California seems to be the outstanding state along with New York City and Texas. The minimum travels of California(55.26 million) seem to be more than most maximum travels of most states(about 40 states).

We will pick multiple states that we are interested in comparing, including Washington D.C and Maryland.

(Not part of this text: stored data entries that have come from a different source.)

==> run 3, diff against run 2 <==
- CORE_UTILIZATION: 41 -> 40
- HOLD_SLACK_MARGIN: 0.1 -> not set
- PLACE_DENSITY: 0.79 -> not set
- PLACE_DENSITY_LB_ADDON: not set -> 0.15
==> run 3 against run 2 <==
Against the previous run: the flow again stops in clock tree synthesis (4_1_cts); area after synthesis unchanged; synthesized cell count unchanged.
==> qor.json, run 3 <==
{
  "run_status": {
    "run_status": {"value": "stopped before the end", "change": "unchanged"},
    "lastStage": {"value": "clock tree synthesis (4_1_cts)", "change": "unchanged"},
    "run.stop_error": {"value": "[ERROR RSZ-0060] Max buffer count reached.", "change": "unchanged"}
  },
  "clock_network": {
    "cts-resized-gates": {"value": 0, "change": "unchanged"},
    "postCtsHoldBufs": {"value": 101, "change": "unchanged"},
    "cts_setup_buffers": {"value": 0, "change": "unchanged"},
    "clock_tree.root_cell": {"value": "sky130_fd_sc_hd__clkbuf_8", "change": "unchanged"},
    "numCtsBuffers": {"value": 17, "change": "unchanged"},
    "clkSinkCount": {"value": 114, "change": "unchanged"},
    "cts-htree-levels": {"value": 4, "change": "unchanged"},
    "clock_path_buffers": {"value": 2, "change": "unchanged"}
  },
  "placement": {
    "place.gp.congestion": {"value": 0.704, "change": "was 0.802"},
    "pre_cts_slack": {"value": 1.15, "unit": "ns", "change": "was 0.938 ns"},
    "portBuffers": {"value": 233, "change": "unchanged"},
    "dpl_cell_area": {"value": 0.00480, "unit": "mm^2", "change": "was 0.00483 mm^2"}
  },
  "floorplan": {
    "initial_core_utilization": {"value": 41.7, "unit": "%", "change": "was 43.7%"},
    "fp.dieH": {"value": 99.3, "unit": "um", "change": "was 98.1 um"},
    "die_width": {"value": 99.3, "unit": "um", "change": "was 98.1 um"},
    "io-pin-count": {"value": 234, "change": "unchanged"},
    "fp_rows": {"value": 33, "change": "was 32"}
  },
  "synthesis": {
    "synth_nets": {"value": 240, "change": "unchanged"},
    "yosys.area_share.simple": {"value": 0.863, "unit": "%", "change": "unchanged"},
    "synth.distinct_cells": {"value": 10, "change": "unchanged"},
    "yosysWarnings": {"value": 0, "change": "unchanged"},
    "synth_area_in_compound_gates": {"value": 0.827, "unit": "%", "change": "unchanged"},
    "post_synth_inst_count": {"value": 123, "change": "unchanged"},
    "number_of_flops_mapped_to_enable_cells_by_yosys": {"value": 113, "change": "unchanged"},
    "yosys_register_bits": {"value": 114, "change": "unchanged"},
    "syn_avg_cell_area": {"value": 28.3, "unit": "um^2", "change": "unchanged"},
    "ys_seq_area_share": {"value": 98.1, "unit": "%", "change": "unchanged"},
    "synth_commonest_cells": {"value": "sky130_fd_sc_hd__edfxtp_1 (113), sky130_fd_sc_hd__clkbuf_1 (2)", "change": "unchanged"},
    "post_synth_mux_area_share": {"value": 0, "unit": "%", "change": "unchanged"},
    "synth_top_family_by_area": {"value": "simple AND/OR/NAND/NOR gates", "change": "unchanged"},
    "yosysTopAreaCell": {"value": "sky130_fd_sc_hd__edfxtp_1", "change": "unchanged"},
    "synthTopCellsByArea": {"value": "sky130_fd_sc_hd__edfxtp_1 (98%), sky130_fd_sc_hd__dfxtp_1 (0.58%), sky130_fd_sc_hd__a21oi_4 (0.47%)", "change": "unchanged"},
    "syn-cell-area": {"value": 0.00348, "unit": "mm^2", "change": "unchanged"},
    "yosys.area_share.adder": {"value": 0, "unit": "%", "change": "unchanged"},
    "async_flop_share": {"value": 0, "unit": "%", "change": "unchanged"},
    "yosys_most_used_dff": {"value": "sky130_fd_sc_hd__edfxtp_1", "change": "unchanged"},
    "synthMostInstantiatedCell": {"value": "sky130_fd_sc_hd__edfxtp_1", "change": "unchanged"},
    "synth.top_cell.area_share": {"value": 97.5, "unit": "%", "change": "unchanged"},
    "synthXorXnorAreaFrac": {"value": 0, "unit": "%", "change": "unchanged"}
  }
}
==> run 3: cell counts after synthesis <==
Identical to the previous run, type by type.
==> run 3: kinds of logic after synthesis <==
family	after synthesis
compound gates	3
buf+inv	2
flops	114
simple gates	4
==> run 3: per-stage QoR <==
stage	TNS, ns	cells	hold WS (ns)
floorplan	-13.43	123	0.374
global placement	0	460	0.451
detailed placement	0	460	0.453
--- src/sv/pnp_pkg.sv ---
// Shared types and constants for the pitch notation parser.
// Holds the item structs, the character class struct and the code points.
// No dependencies.
`default_nettype none

package pnp_pkg;

   // Default limits, handed to the top level as parameter defaults.
   localparam int ALTER_LIMIT_DEFAULT  = 255;
   localparam int OCTAVE_LIMIT_DEFAULT = 63;

   // Fixed numbers of the note formula.
   localparam int SEMIS_PER_OCTAVE = 12;
   localparam int NOTE_MAX         = 127;

   // Code points of the accepted characters.
   localparam logic [15:0] CODE_SHARP_SIGN = 16'h266F;
   localparam logic [15:0] CODE_FLAT_SIGN  = 16'h266D;
   localparam logic [15:0] CODE_HASH       = 16'h0023;
   localparam logic [15:0] CODE_MINUS      = 16'h002D;
   localparam logic [15:0] CODE_DIGIT_0    = 16'h0030;
   localparam logic [15:0] CODE_DIGIT_9    = 16'h0039;
   localparam logic [15:0] CODE_UP_A       = 16'h0041;
   localparam logic [15:0] CODE_UP_B       = 16'h0042;
   localparam logic [15:0] CODE_UP_C       = 16'h0043;
   localparam logic [15:0] CODE_UP_D       = 16'h0044;
   localparam logic [15:0] CODE_UP_E       = 16'h0045;
   localparam logic [15:0] CODE_UP_F       = 16'h0046;
   localparam logic [15:0] CODE_UP_G       = 16'h0047;
   localparam logic [15:0] CODE_LO_A       = 16'h0061;
   localparam logic [15:0] CODE_LO_B       = 16'h0062;
   localparam logic [15:0] CODE_LO_C       = 16'h0063;
   localparam logic [15:0] CODE_LO_D       = 16'h0064;
   localparam logic [15:0] CODE_LO_E       = 16'h0065;
   localparam logic [15:0] CODE_LO_F       = 16'h0066;
   localparam logic [15:0] CODE_LO_G       = 16'h0067;

   // One input item: a UTF-16 code unit and the end-of-string marker.
   typedef struct packed {
      logic [15:0] char_code;
      logic        last_char;
   } req_type;

   // One result item.
   typedef struct packed {
      logic [6:0] note_number;
      logic       note_valid;
   } rsp_type;

   // What one character can mean to the grammar.
   typedef struct packed {
      logic       is_letter;
      logic [3:0] chroma;
      logic       is_sharp;
      logic       is_flat;
      logic       is_minus;
      logic       is_digit;
      logic [3:0] digit;
   } char_class_type;

endpackage

`default_nettype wire

--- src/sv/pnp_char_decode.sv ---
// Character classifier of the pitch notation parser.
// Maps one UTF-16 code unit onto the grammar classes; uses pnp_pkg.
`default_nettype none

module pnp_char_decode (
   input  wire logic [15:0]             char_code,
   output pnp_pkg::char_class_type      char_class
);

   always_comb begin
      char_class           = '0;
      char_class.is_letter = 1'b1;
      unique case (char_code) inside
         pnp_pkg::CODE_UP_C, pnp_pkg::CODE_LO_C: char_class.chroma = 4'd0;
         pnp_pkg::CODE_UP_D, pnp_pkg::CODE_LO_D: char_class.chroma = 4'd2;
         pnp_pkg::CODE_UP_E, pnp_pkg::CODE_LO_E: char_class.chroma = 4'd4;
         pnp_pkg::CODE_UP_F, pnp_pkg::CODE_LO_F: char_class.chroma = 4'd5;
         pnp_pkg::CODE_UP_G, pnp_pkg::CODE_LO_G: char_class.chroma = 4'd7;
         pnp_pkg::CODE_UP_A, pnp_pkg::CODE_LO_A: char_class.chroma = 4'd9;
         pnp_pkg::CODE_UP_B, pnp_pkg::CODE_LO_B: char_class.chroma = 4'd11;
         default:                                char_class.is_letter = 1'b0;
      endcase

      // A lowercase b is both a letter and a flat; the phase picks which.
      char_class.is_sharp = (char_code == pnp_pkg::CODE_HASH) ||
                            (char_code == pnp_pkg::CODE_SHARP_SIGN);
      char_class.is_flat  = (char_code == pnp_pkg::CODE_LO_B) ||
                            (char_code == pnp_pkg::CODE_FLAT_SIGN);
      char_class.is_minus = (char_code == pnp_pkg::CODE_MINUS);
      char_class.is_digit = (char_code >= pnp_pkg::CODE_DIGIT_0) &&
                            (char_code <= pnp_pkg::CODE_DIGIT_9);
      char_class.digit    = char_code[3:0];
   end

endmodule

`default_nettype wire

--- src/sv/pnp_note_calc.sv ---
// Note formula of the pitch notation parser: (octave+1)*12 + chroma +
// alteration, with the range check. Uses pnp_pkg.
`default_nettype none

module pnp_note_calc #(
   parameter int ALTER_LIMIT  = pnp_pkg::ALTER_LIMIT_DEFAULT,
   parameter int OCTAVE_LIMIT = pnp_pkg::OCTAVE_LIMIT_DEFAULT
) (
   input  wire logic                                        phase_ok,
   input  wire logic                                        octave_negative,
   input  wire logic [$clog2(OCTAVE_LIMIT+1)-1:0]           octave_magnitude,
   input  wire logic [3:0]                                  letter_chroma,
   input  wire logic signed [$clog2(ALTER_LIMIT+1):0]       alteration,
   output pnp_pkg::rsp_type                                 rsp
);

   localparam int OCT_W   = $clog2(OCTAVE_LIMIT + 1);
   localparam int ALTER_W = $clog2(ALTER_LIMIT + 1) + 1;
   localparam int NOTE_W  = OCT_W + ALTER_W + 6;

   logic signed [NOTE_W-1:0] mag_ext;
   logic signed [NOTE_W-1:0] octave;
   logic signed [NOTE_W-1:0] octave_p1;
   logic signed [NOTE_W-1:0] note;
   logic                     in_range;

   always_comb begin
      mag_ext   = $signed({{(NOTE_W-OCT_W){1'b0}}, octave_magnitude});
      octave    = octave_negative ? -mag_ext : mag_ext;
      octave_p1 = octave + NOTE_W'(1);
      // Times twelve as eight plus four.
      note      = (octave_p1 <<< 3) + (octave_p1 <<< 2)
                + $signed({{(NOTE_W-4){1'b0}}, letter_chroma})
                + NOTE_W'(alteration);
      in_range  = !note[NOTE_W-1] && (note <= $signed(NOTE_W'(pnp_pkg::NOTE_MAX)));

      rsp.note_valid  = phase_ok && in_range;
      rsp.note_number = rsp.note_valid ? note[6:0] : 7'd0;
   end

endmodule

`default_nettype wire

--- src/sv/pitch_notation_parser.sv ---
// Top level of the pitch notation parser: scientific pitch strings to MIDI
// note numbers. Depends on pnp_pkg, pnp_char_decode and pnp_note_calc.
//
// Usage. A pitch string arrives on the req_ channel one UTF-16 code unit per
// item, with req_data.last_char set on its final character. Each string ends
// in exactly one item on the rsp_ channel: the note number and a valid flag.
// Characters that are not last produce nothing on the rsp_ side.
//
// Structure. An input register holds the accepted item. From it, the
// character decode and the next parse state are computed combinationally. On the
// last character the final state is captured into a snapshot register and
// the parser returns to the letter phase. The note formula and range check
// run on the snapshot and land in the result register that drives rsp_.
//
// Timing. One item per cycle is accepted in steady state. The result of a
// string passes through the snapshot register into the result register,
// which drives rsp_valid. When the receiver stalls, results wait in the
// snapshot and result registers; characters that are not last keep flowing,
// and a last character is held in the input register only when both are full.
// Reset. A synchronous reset empties all three stages and puts the parser in
// the letter phase with all accumulators at zero.
`default_nettype none

module pitch_notation_parser #(
   parameter int ALTER_LIMIT  = pnp_pkg::ALTER_LIMIT_DEFAULT,
   parameter int OCTAVE_LIMIT = pnp_pkg::OCTAVE_LIMIT_DEFAULT
) (
   input  wire logic             clock,
   input  wire logic             reset,

   input  wire logic             req_valid,
   output      logic             req_ready,
   input  wire pnp_pkg::req_type req_data,

   output      logic             rsp_valid,
   input  wire logic             rsp_ready,
   output      pnp_pkg::rsp_type rsp_data
);

   localparam int OCT_W   = $clog2(OCTAVE_LIMIT + 1);
   localparam int ALTER_W = $clog2(ALTER_LIMIT + 1) + 1;
   localparam int MUL_W   = OCT_W + 4;

   // Parse phases, one-hot.
   typedef enum logic [4:0] {
      PH_LETTER = 5'b00001,
      PH_ACCID  = 5'b00010,
      PH_MINUS  = 5'b00100,
      PH_DIGITS = 5'b01000,
      PH_ERROR  = 5'b10000
   } phase_type;

   // Input stage.
   logic             in_valid_ff, in_valid_in;
   pnp_pkg::req_type in_data_ff,  in_data_in;

   // Parse state.
   phase_type                 phase_ff,  phase_in;
   logic [3:0]                chroma_ff, chroma_in;
   logic signed [ALTER_W-1:0] alter_ff,  alter_in;
   logic [OCT_W-1:0]          mag_ff,    mag_in;
   logic                      neg_ff,    neg_in;
   logic                      ovf_ff,    ovf_in;

   // Snapshot of the final state of a string.
   logic                      fin_valid_ff,  fin_valid_in;
   logic                      fin_ok_ff,     fin_ok_in;
   logic                      fin_neg_ff,    fin_neg_in;
   logic [OCT_W-1:0]          fin_mag_ff,    fin_mag_in;
   logic [3:0]                fin_chroma_ff, fin_chroma_in;
   logic signed [ALTER_W-1:0] fin_alter_ff,  fin_alter_in;

   // Result stage.
   logic             rsp_valid_ff, rsp_valid_in;
   pnp_pkg::rsp_type rsp_data_ff,  rsp_data_in;

   // Handshake between the stages.
   logic rsp_free;
   logic fin_free;
   logic process;

   pnp_pkg::char_class_type char_class;
   pnp_pkg::rsp_type        calc_rsp;
   logic [MUL_W-1:0]        digit_acc;

   pnp_char_decode u_char_decode (
      .char_code  (in_data_ff.char_code),
      .char_class (char_class)
   );

   pnp_note_calc #(
      .ALTER_LIMIT  (ALTER_LIMIT),
      .OCTAVE_LIMIT (OCTAVE_LIMIT)
   ) u_note_calc (
      .phase_ok         (fin_ok_ff),
      .octave_negative  (fin_neg_ff),
      .octave_magnitude (fin_mag_ff),
      .letter_chroma    (fin_chroma_ff),
      .alteration       (fin_alter_ff),
      .rsp              (calc_rsp)
   );

   // A stage may load when it is empty or its item leaves in this cycle.
   // Only a last character needs room in the snapshot stage.
   assign rsp_free  = !rsp_valid_ff || rsp_ready;
   assign fin_free  = !fin_valid_ff || rsp_free;
   assign process   = in_valid_ff && (!in_data_ff.last_char || fin_free);
   assign req_ready = !in_valid_ff || process;

   assign rsp_valid = rsp_valid_ff;
   assign rsp_data  = rsp_data_ff;

   // Next octave magnitude after a digit, before saturation at the limit.
   assign digit_acc = ({4'd0, mag_ff} << 3) + ({4'd0, mag_ff} << 1)
                    + {{(MUL_W-4){1'b0}}, char_class.digit};

   always_comb begin
      in_valid_in = in_valid_ff;
      in_data_in  = in_data_ff;
      if (req_ready) begin
         in_valid_in = req_valid;
         in_data_in  = req_data;
      end
   end

   always_comb begin
      phase_in  = phase_ff;
      chroma_in = chroma_ff;
      alter_in  = alter_ff;
      mag_in    = mag_ff;
      neg_in    = neg_ff;
      ovf_in    = ovf_ff;

      unique case (phase_ff) inside
         PH_LETTER: begin
            if (char_class.is_letter) begin
               chroma_in = char_class.chroma;
               phase_in  = PH_ACCID;
            end else begin
               phase_in = PH_ERROR;
            end
         end
         PH_ACCID: begin
            if (char_class.is_sharp) begin
               if (alter_ff >= $signed(ALTER_W'(ALTER_LIMIT))) begin
                  ovf_in = 1'b1;
               end else begin
                  alter_in = alter_ff + ALTER_W'(1);
               end
            end else if (char_class.is_flat) begin
               if (alter_ff <= -$signed(ALTER_W'(ALTER_LIMIT))) begin
                  ovf_in = 1'b1;
               end else begin
                  alter_in = alter_ff - ALTER_W'(1);
               end
            end else if (char_class.is_minus) begin
               neg_in   = 1'b1;
               phase_in = PH_MINUS;
            end else if (char_class.is_digit) begin
               mag_in   = (digit_acc > MUL_W'(OCTAVE_LIMIT)) ?
                          OCT_W'(OCTAVE_LIMIT) : digit_acc[OCT_W-1:0];
               phase_in = PH_DIGITS;
            end else begin
               phase_in = PH_ERROR;
            end
         end
         PH_MINUS, PH_DIGITS: begin
            if (char_class.is_digit) begin
               mag_in   = (digit_acc > MUL_W'(OCTAVE_LIMIT)) ?
                          OCT_W'(OCTAVE_LIMIT) : digit_acc[OCT_W-1:0];
               phase_in = PH_DIGITS;
            end else begin
               phase_in = PH_ERROR;
            end
         end
         default: begin
            phase_in = PH_ERROR;
         end
      endcase

      // Snapshot of the state as it stands after the last character.
      fin_ok_in     = (phase_in == PH_DIGITS) && !ovf_in;
      fin_neg_in    = neg_in;
      fin_mag_in    = mag_in;
      fin_chroma_in = chroma_in;
      fin_alter_in  = alter_in;

      // The end of a string puts the parser back to its starting state.
      if (in_data_ff.last_char) begin
         phase_in  = PH_LETTER;
         chroma_in = '0;
         alter_in  = '0;
         mag_in    = '0;
         neg_in    = 1'b0;
         ovf_in    = 1'b0;
      end
   end

   always_comb begin
      fin_valid_in = fin_valid_ff;
      if (fin_free) begin
         fin_valid_in = process && in_data_ff.last_char;
      end
      rsp_valid_in = rsp_valid_ff;
      rsp_data_in  = rsp_data_ff;
      if (rsp_free) begin
         rsp_valid_in = fin_valid_ff;
         rsp_data_in  = calc_rsp;
      end
   end

   always_ff @(posedge clock) begin
      if (reset) begin
         in_valid_ff  <= 1'b0;
         fin_valid_ff <= 1'b0;
         rsp_valid_ff <= 1'b0;
         phase_ff     <= PH_LETTER;
         chroma_ff    <= '0;
         alter_ff     <= '0;
         mag_ff       <= '0;
         neg_ff       <= 1'b0;
         ovf_ff       <= 1'b0;
      end else begin
         in_valid_ff  <= in_valid_in;
         fin_valid_ff <= fin_valid_in;
         rsp_valid_ff <= rsp_valid_in;
         if (process) begin
            phase_ff  <= phase_in;
            chroma_ff <= chroma_in;
            alter_ff  <= alter_in;
            mag_ff    <= mag_in;
            neg_ff    <= neg_in;
            ovf_ff    <= ovf_in;
         end
      end
   end

   always_ff @(posedge clock) begin
      in_data_ff  <= in_data_in;
      rsp_data_ff <= rsp_data_in;
      if (fin_free) begin
         fin_ok_ff     <= fin_ok_in;
         fin_neg_ff    <= fin_neg_in;
         fin_mag_ff    <= fin_mag_in;
         fin_chroma_ff <= fin_chroma_in;
         fin_alter_ff  <= fin_alter_in;
      end
   end

   // The parser is back in the letter phase after every last character.
   a_restart_after_last: assert property (@(posedge clock) disable iff (reset)
      process && in_data_ff.last_char |=> phase_ff == PH_LETTER && alter_ff == '0)
      else $error("parser did not restart after the end of a string");

   // The alteration count never leaves its limits.
   a_alter_bounded: assert property (@(posedge clock) disable iff (reset)
      (alter_ff <= $signed(ALTER_W'(ALTER_LIMIT))) &&
      (alter_ff >= -$signed(ALTER_W'(ALTER_LIMIT))))
      else $error("alteration count out of range");

   // The octave magnitude never passes its saturation limit.
   a_octave_bounded: assert property (@(posedge clock) disable iff (reset)
      mag_ff <= OCT_W'(OCTAVE_LIMIT))
      else $error("octave magnitude above its limit");

   // An invalid result carries note number zero.
   a_invalid_zero: assert property (@(posedge clock) disable iff (reset)
      rsp_valid_ff && !rsp_data_ff.note_valid |-> rsp_data_ff.note_number == 7'd0)
      else $error("invalid result with a nonzero note number");

   // A character that is not last never fills the snapshot stage.
   a_snapshot_only_on_last: assert property (@(posedge clock) disable iff (reset)
      fin_free && process && !in_data_ff.last_char |=> !fin_valid_ff)
      else $error("snapshot loaded by a character that is not last");

endmodule

`default_nettype wire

State_trips2 <- State_trips1 %>%
 filter(state.postal.code == "DC" | state.postal.code == "CA" | state.postal.code == "MD" | state.postal.code == "MA" | state.postal.code == "FL" | state.postal.code == "NY" | state.postal.code == "WA"| state.postal.code == "TX") 
  #arrange(mean(tripsinmillion))



#State_trips2
# A boxplot.
stg2 <- ggplot(State_trips2, aes(x=as.factor(state.postal.code), y=tripsinmillion, fill=state.postal.code)) + 
    geom_boxplot(alpha=0.8) + 
   ylab("Trips (in million)")+
  scale_fill_viridis(discrete = TRUE) +
  geom_jitter(color="black", size=0.1, alpha=0.2) +
    theme(legend.position="none") + 
  
    ggtitle("Travels by Particular States from Jan 2019 to Nov 2021") +
    xlab("State Postal Code") +
  theme(axis.text.x = element_text(angle = -45, hjust=1, size=5)) 

 
 ggplotly(stg2)

In conclusion, people were traveling even though at one point most states had sheltered in place or stay home order. Surprisingly, many people travel over 5-10 trips during this time. At the end of my visualization, California was the destination people traveled to the most, which kind of surprised me when I thought people would have traveled to Florida or New York city more. The number of travels of states such as California indicates the fluctuation throughout 2019 to almost 2022. When some other states, such as Maine, Maryland, and Washington state seem to be very stable. I wonder what makes this state such a popular state to travel to?

Lastly, I wish I had more time, I would love to get this information mapping and visualize it with GIS.